`src/rtl/jtag_dm_pkg.sv`:
```
// Shared debug-module constants: DMI register addresses, DMI opcodes, sbcs field positions.
// Latency: n/a (constants only).
// Backpressure: n/a.
package jtag_dm_pkg;

    // DMI register map (system-bus subset)
    localparam logic [6:0] DMI_SBCS       = 7'h38;
    localparam logic [6:0] DMI_SBADDRESS0 = 7'h39;
    localparam logic [6:0] DMI_SBDATA0    = 7'h3C;

    // DMI operations
    localparam logic [1:0] DMI_OP_NOP   = 2'd0;
    localparam logic [1:0] DMI_OP_READ  = 2'd1;
    localparam logic [1:0] DMI_OP_WRITE = 2'd2;

    // sbcs bit positions
    localparam int SBCS_SBVERSION_LSB  = 29;
    localparam int SBCS_SBBUSYERROR    = 22;
    localparam int SBCS_SBBUSY         = 21;
    localparam int SBCS_SBREADONADDR   = 20;
    localparam int SBCS_SBACCESS_LSB   = 17;
    localparam int SBCS_SBAUTOINC      = 16;
    localparam int SBCS_SBREADONDATA   = 15;
    localparam int SBCS_SBERROR_LSB    = 12;
    localparam int SBCS_SBASIZE_LSB    = 5;

    localparam logic [2:0] SBVERSION      = 3'd1;
    localparam logic [2:0] SBACCESS_RESET = 3'd2;   // 32-bit accesses out of reset
    localparam logic [4:0] SBACCESS_CAPS  = 5'b00111; // 8/16/32-bit accesses supported

endpackage

```
`src/rtl/jtag_sb_regs.sv`:
```
// DMI-side system-bus registers (sbcs, sbaddress0, sbdata0); issues start strobes to jtag_sba.
// Latency: response and strobes registered, one cycle after the accepted DMI request.
// Backpressure: none; dmi_req_ready_o tied high, one request accepted per cycle.
//
// Ports:
//   clk/rst                 clock, asynchronous active-high reset
//   dmi_req_*/dmi_op_i/...  DMI request in, one-cycle response pulse out
//   sb*_o                   register values and one-cycle strobes to the bus engine
//   sb*_i                   busy/error/data/address results returned by the engine
module jtag_sb_regs
    import jtag_dm_pkg::*;
#(
    parameter int DMI_ADDR_W = 7,
    parameter int SBASIZE    = 32
) (
    input  logic                  clk,
    input  logic                  rst,
    input  logic                  dmi_req_valid_i,
    output logic                  dmi_req_ready_o,
    input  logic [1:0]            dmi_op_i,
    input  logic [DMI_ADDR_W-1:0] dmi_addr_i,
    input  logic [31:0]           dmi_wdata_i,
    output logic                  dmi_resp_valid_o,
    output logic [31:0]           dmi_resp_data_o,
    output logic [31:0]           sbaddress_o,
    output logic                  sbaddress_write_valid_o,
    output logic                  sbreadonaddr_o,
    output logic                  sbautoincrement_o,
    output logic [2:0]            sbaccess_o,
    output logic                  sbreadondata_o,
    output logic [31:0]           sbdata_o,
    output logic                  sbdata_read_valid_o,
    output logic                  sbdata_write_valid_o,
    input  logic [31:0]           sbaddress_i,
    input  logic [31:0]           sbdata_i,
    input  logic                  sbdata_valid_i,
    input  logic                  sbbusy_i,
    input  logic [2:0]            sberror_i
);

    localparam logic [DMI_ADDR_W-1:0] ADDR_SBCS  = DMI_ADDR_W'(DMI_SBCS);
    localparam logic [DMI_ADDR_W-1:0] ADDR_SBADR = DMI_ADDR_W'(DMI_SBADDRESS0);
    localparam logic [DMI_ADDR_W-1:0] ADDR_SBDAT = DMI_ADDR_W'(DMI_SBDATA0);
    localparam logic [6:0]            SBASIZE_W7 = 7'(SBASIZE);

    logic [31:0] sbaddress_q, sbaddress_d;
    logic [31:0] sbdata_q, sbdata_d;
    logic        sbreadonaddr_q, sbreadonaddr_d;
    logic [2:0]  sbaccess_q, sbaccess_d;
    logic        sbautoincrement_q, sbautoincrement_d;
    logic        sbreadondata_q, sbreadondata_d;
    logic [2:0]  sberror_q, sberror_d;
    logic        sbbusyerror_q, sbbusyerror_d;
    logic        addr_wr_vld_q, addr_wr_vld_d;
    logic        data_wr_vld_q, data_wr_vld_d;
    logic        data_rd_vld_q, data_rd_vld_d;
    logic        resp_vld_q, resp_vld_d;
    logic [31:0] resp_dat_q, resp_dat_d;

    logic        is_rd, is_wr, blocked, busyerr_set;
    logic [31:0] sbcs_rdata, rdata;

    assign is_rd   = dmi_req_valid_i && (dmi_op_i == DMI_OP_READ);
    assign is_wr   = dmi_req_valid_i && (dmi_op_i == DMI_OP_WRITE);
    // Any outstanding error or a running access suppresses new bus strobes.
    assign blocked = sbbusy_i || sbbusyerror_q || (sberror_q != 3'd0);

    assign sbcs_rdata = {SBVERSION, 6'b0, sbbusyerror_q, sbbusy_i, sbreadonaddr_q, sbaccess_q,
                         sbautoincrement_q, sbreadondata_q, sberror_q, SBASIZE_W7, SBACCESS_CAPS};

    always_comb begin
        sbaddress_d       = sbaddress_q;
        sbdata_d          = sbdata_q;
        sbreadonaddr_d    = sbreadonaddr_q;
        sbaccess_d        = sbaccess_q;
        sbautoincrement_d = sbautoincrement_q;
        sbreadondata_d    = sbreadondata_q;
        sberror_d         = sberror_q;
        sbbusyerror_d     = sbbusyerror_q;
        addr_wr_vld_d     = 1'b0;
        data_wr_vld_d     = 1'b0;
        data_rd_vld_d     = 1'b0;
        resp_vld_d        = dmi_req_valid_i;
        resp_dat_d        = resp_dat_q;
        rdata             = 32'd0;
        busyerr_set       = 1'b0;

        // Engine results; DMI writes below cannot collide because they are refused while busy.
        if (sbbusy_i)       sbaddress_d = sbaddress_i;
        if (sbdata_valid_i) sbdata_d    = sbdata_i;

        if (is_rd) begin
            case (dmi_addr_i)
                ADDR_SBCS:  rdata = sbcs_rdata;
                ADDR_SBADR: rdata = sbaddress_q;
                ADDR_SBDAT: rdata = sbdata_q;
                default:    rdata = 32'd0;
            endcase
            if (dmi_addr_i == ADDR_SBDAT) begin
                if (sbbusy_i)      busyerr_set   = 1'b1;
                else if (!blocked) data_rd_vld_d = 1'b1;
            end
        end

        if (is_wr) begin
            case (dmi_addr_i)
                ADDR_SBCS: begin
                    sbreadonaddr_d    = dmi_wdata_i[SBCS_SBREADONADDR];
                    sbaccess_d        = dmi_wdata_i[SBCS_SBACCESS_LSB +: 3];
                    sbautoincrement_d = dmi_wdata_i[SBCS_SBAUTOINC];
                    sbreadondata_d    = dmi_wdata_i[SBCS_SBREADONDATA];
                    sberror_d         = sberror_q & ~dmi_wdata_i[SBCS_SBERROR_LSB +: 3];
                    if (dmi_wdata_i[SBCS_SBBUSYERROR]) sbbusyerror_d = 1'b0;
                end
                ADDR_SBADR: begin
                    if (sbbusy_i) begin
                        busyerr_set = 1'b1;
                    end else begin
                        sbaddress_d   = dmi_wdata_i;
                        addr_wr_vld_d = !blocked;
                    end
                end
                ADDR_SBDAT: begin
                    if (sbbusy_i) begin
                        busyerr_set = 1'b1;
                    end else begin
                        sbdata_d      = dmi_wdata_i;
                        data_wr_vld_d = !blocked;
                    end
                end
                default: ;
            endcase
        end

        // Set beats W1C clear for both error fields. The engine error is judged against
        // the post-clear value so a clear and a fresh error in one cycle keeps the new one.
        if (busyerr_set) sbbusyerror_d = 1'b1;
        if ((sberror_i != 3'd0) && (sberror_d == 3'd0)) sberror_d = sberror_i;

        if (dmi_req_valid_i) resp_dat_d = rdata;
    end

    always_ff @(posedge clk or posedge rst) begin
        if (rst) begin
            sbaddress_q       <= 32'd0;
            sbdata_q          <= 32'd0;
            sbreadonaddr_q    <= 1'b0;
            sbaccess_q        <= SBACCESS_RESET;
            sbautoincrement_q <= 1'b0;
            sbreadondata_q    <= 1'b0;
            sberror_q         <= 3'd0;
            sbbusyerror_q     <= 1'b0;
            addr_wr_vld_q     <= 1'b0;
            data_wr_vld_q     <= 1'b0;
            data_rd_vld_q     <= 1'b0;
            resp_vld_q        <= 1'b0;
            resp_dat_q        <= 32'd0;
        end else begin
            sbaddress_q       <= sbaddress_d;
            sbdata_q          <= sbdata_d;
            sbreadonaddr_q    <= sbreadonaddr_d;
            sbaccess_q        <= sbaccess_d;
            sbautoincrement_q <= sbautoincrement_d;
            sbreadondata_q    <= sbreadondata_d;
            sberror_q         <= sberror_d;
            sbbusyerror_q     <= sbbusyerror_d;
            addr_wr_vld_q     <= addr_wr_vld_d;
            data_wr_vld_q     <= data_wr_vld_d;
            data_rd_vld_q     <= data_rd_vld_d;
            resp_vld_q        <= resp_vld_d;
            resp_dat_q        <= resp_dat_d;
        end
    end

    assign dmi_req_ready_o         = 1'b1;
    assign dmi_resp_valid_o        = resp_vld_q;
    assign dmi_resp_data_o         = resp_dat_q;
    assign sbaddress_o             = sbaddress_q;
    assign sbaddress_write_valid_o = addr_wr_vld_q;
    assign sbreadonaddr_o          = sbreadonaddr_q;
    assign sbautoincrement_o       = sbautoincrement_q;
    assign sbaccess_o              = sbaccess_q;
    assign sbreadondata_o          = sbreadondata_q;
    assign sbdata_o                = sbdata_q;
    assign sbdata_read_valid_o     = data_rd_vld_q;
    assign sbdata_write_valid_o    = data_wr_vld_q;

endmodule

```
######
### Work order
The answer must consist of every line above that contains the word "request".

### Answer section
// Latency: response and strobes registered, one cycle after the accepted DMI request.
// Backpressure: none; dmi_req_ready_o tied high, one request accepted per cycle.
//   dmi_req_*/dmi_op_i/...  DMI request in, one-cycle response pulse out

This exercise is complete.